• [TASK ITEM]:
All that should come back is the lines of the data below from the one containing "logic at 0.424" to the one containing "Dim at 754 um", inclusive, exactly as they stand.

(DATA FOR THIS TASK Opens)

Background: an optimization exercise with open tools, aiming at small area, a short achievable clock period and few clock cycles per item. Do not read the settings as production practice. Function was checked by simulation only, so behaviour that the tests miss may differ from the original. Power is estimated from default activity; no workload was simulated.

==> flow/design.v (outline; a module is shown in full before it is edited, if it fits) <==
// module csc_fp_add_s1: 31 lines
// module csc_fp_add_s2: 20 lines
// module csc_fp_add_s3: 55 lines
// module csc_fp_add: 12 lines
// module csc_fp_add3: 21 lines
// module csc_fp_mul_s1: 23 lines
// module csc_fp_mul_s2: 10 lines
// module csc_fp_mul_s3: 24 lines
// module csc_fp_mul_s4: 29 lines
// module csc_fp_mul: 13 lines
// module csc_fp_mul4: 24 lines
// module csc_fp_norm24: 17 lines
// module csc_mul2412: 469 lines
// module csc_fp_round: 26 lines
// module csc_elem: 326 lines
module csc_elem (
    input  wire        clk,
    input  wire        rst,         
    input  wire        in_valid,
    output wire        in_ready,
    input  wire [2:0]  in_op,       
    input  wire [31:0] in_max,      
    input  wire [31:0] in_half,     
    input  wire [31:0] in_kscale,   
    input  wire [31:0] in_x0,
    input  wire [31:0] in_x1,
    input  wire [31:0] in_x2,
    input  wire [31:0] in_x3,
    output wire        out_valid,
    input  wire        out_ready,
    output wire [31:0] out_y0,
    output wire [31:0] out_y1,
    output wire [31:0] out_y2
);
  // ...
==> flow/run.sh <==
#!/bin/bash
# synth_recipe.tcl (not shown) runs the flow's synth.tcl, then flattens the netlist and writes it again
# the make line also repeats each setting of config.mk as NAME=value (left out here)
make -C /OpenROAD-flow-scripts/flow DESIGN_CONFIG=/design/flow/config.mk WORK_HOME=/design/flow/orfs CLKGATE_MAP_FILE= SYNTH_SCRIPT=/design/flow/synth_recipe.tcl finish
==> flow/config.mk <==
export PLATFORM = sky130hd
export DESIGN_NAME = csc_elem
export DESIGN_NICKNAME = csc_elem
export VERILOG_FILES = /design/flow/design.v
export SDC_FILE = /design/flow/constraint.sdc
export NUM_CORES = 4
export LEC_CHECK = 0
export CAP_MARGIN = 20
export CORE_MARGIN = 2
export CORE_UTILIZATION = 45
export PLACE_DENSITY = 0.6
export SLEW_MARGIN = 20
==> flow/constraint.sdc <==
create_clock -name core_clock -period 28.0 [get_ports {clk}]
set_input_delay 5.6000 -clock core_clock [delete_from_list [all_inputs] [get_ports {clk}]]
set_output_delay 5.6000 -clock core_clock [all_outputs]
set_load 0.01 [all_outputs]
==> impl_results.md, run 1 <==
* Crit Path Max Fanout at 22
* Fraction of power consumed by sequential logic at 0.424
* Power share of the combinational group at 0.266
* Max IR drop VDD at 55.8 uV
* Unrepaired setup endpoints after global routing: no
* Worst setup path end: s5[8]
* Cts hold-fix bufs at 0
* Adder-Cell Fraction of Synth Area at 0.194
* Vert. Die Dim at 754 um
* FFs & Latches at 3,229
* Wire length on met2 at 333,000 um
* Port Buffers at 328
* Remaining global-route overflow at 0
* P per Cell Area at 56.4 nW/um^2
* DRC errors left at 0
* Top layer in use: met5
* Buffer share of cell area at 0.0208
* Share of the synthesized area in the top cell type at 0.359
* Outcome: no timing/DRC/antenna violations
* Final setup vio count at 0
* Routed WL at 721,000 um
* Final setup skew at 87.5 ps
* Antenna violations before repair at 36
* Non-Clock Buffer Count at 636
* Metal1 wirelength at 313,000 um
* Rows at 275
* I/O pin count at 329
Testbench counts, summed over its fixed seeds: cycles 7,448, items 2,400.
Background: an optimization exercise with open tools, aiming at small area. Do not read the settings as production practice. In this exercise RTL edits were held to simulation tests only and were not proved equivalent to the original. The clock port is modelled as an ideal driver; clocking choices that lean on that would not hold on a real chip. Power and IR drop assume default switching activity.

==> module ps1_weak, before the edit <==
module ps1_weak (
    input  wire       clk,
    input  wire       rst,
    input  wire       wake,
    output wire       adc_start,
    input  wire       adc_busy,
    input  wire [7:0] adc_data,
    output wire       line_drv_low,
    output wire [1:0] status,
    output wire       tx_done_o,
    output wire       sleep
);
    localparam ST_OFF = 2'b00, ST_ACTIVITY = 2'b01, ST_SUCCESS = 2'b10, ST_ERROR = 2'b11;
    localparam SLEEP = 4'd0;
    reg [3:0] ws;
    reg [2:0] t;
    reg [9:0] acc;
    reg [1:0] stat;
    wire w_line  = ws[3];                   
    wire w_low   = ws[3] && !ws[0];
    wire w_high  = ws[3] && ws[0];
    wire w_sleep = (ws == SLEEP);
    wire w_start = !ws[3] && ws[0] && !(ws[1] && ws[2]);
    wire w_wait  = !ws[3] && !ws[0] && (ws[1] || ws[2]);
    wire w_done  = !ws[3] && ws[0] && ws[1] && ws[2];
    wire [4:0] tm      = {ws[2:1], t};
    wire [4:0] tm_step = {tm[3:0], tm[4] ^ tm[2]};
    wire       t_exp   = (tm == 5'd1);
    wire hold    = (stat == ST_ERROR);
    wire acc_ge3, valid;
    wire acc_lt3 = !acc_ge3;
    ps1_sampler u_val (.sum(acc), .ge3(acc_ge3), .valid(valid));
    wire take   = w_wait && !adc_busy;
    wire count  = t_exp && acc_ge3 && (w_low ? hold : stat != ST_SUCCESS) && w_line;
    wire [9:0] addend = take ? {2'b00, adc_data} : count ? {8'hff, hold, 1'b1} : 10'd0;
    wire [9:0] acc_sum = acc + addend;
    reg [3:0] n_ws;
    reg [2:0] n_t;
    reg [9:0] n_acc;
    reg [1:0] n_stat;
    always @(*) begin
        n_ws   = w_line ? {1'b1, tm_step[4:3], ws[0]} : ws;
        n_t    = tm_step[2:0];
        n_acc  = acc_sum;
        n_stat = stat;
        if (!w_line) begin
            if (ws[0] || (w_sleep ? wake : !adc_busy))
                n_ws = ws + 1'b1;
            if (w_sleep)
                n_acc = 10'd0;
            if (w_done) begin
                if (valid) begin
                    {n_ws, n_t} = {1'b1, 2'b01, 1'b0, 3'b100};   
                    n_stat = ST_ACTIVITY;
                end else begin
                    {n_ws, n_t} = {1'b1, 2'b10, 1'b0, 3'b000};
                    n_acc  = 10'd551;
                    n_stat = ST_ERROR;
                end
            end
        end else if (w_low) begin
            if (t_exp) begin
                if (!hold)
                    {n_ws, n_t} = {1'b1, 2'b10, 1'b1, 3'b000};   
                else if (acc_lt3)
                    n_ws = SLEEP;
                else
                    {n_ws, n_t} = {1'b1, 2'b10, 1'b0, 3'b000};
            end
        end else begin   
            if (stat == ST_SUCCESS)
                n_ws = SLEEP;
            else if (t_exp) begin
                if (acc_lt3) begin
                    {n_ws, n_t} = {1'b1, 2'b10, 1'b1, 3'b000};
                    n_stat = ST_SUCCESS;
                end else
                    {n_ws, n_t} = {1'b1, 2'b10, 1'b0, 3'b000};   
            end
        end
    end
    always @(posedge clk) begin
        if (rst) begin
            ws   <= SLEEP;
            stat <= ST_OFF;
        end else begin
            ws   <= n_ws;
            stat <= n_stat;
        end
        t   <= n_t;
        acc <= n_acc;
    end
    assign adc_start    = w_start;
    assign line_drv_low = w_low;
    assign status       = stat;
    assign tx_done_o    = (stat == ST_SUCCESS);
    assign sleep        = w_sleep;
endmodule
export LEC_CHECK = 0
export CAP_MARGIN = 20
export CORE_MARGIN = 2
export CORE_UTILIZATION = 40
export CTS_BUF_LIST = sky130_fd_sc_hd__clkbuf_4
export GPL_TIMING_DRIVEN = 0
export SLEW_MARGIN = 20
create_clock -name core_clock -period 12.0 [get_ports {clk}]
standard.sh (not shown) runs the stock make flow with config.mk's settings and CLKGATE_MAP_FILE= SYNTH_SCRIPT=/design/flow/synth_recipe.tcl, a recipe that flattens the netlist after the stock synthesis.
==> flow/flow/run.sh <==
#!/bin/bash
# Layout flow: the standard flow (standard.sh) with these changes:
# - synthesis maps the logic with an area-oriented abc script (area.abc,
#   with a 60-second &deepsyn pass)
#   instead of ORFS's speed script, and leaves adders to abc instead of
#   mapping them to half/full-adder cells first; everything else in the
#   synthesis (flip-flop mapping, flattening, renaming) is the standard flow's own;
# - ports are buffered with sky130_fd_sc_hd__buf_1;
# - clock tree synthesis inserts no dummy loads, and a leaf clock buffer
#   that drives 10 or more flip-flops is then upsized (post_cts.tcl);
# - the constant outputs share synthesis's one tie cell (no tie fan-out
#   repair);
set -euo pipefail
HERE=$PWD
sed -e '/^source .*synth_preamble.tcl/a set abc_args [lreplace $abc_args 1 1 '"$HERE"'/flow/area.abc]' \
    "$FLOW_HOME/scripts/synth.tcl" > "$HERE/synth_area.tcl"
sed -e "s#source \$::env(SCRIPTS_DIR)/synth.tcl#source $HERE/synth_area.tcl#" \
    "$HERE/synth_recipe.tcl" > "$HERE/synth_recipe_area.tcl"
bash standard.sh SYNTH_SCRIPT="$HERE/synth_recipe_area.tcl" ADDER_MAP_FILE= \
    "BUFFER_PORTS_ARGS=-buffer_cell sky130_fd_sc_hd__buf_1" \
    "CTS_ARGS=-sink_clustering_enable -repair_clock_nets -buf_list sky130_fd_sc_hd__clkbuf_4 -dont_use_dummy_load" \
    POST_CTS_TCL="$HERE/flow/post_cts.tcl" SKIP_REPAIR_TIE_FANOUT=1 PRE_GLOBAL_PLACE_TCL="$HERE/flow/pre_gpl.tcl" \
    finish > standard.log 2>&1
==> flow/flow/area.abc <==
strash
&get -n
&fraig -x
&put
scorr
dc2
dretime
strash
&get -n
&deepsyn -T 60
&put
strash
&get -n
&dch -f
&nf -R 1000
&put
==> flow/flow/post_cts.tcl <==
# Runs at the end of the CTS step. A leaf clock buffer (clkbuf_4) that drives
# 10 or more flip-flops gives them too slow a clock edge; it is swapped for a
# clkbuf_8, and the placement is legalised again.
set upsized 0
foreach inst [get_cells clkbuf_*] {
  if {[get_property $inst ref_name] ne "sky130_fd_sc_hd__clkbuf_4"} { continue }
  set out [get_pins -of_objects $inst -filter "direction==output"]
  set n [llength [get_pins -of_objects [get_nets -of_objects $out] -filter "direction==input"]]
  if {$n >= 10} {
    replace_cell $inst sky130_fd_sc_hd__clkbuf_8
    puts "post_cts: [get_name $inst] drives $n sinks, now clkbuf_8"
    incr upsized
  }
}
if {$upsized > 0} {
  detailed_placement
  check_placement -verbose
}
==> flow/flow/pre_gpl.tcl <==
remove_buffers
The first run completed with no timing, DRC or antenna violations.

(DATA FOR THIS TASK Closes)

• [SOLUTION TO THIS PROBLEM]:
* Fraction of power consumed by sequential logic at 0.424
* Power share of the combinational group at 0.266
* Max IR drop VDD at 55.8 uV
* Unrepaired setup endpoints after global routing: no
* Worst setup path end: s5[8]
* Cts hold-fix bufs at 0
* Adder-Cell Fraction of Synth Area at 0.194
* Vert. Die Dim at 754 um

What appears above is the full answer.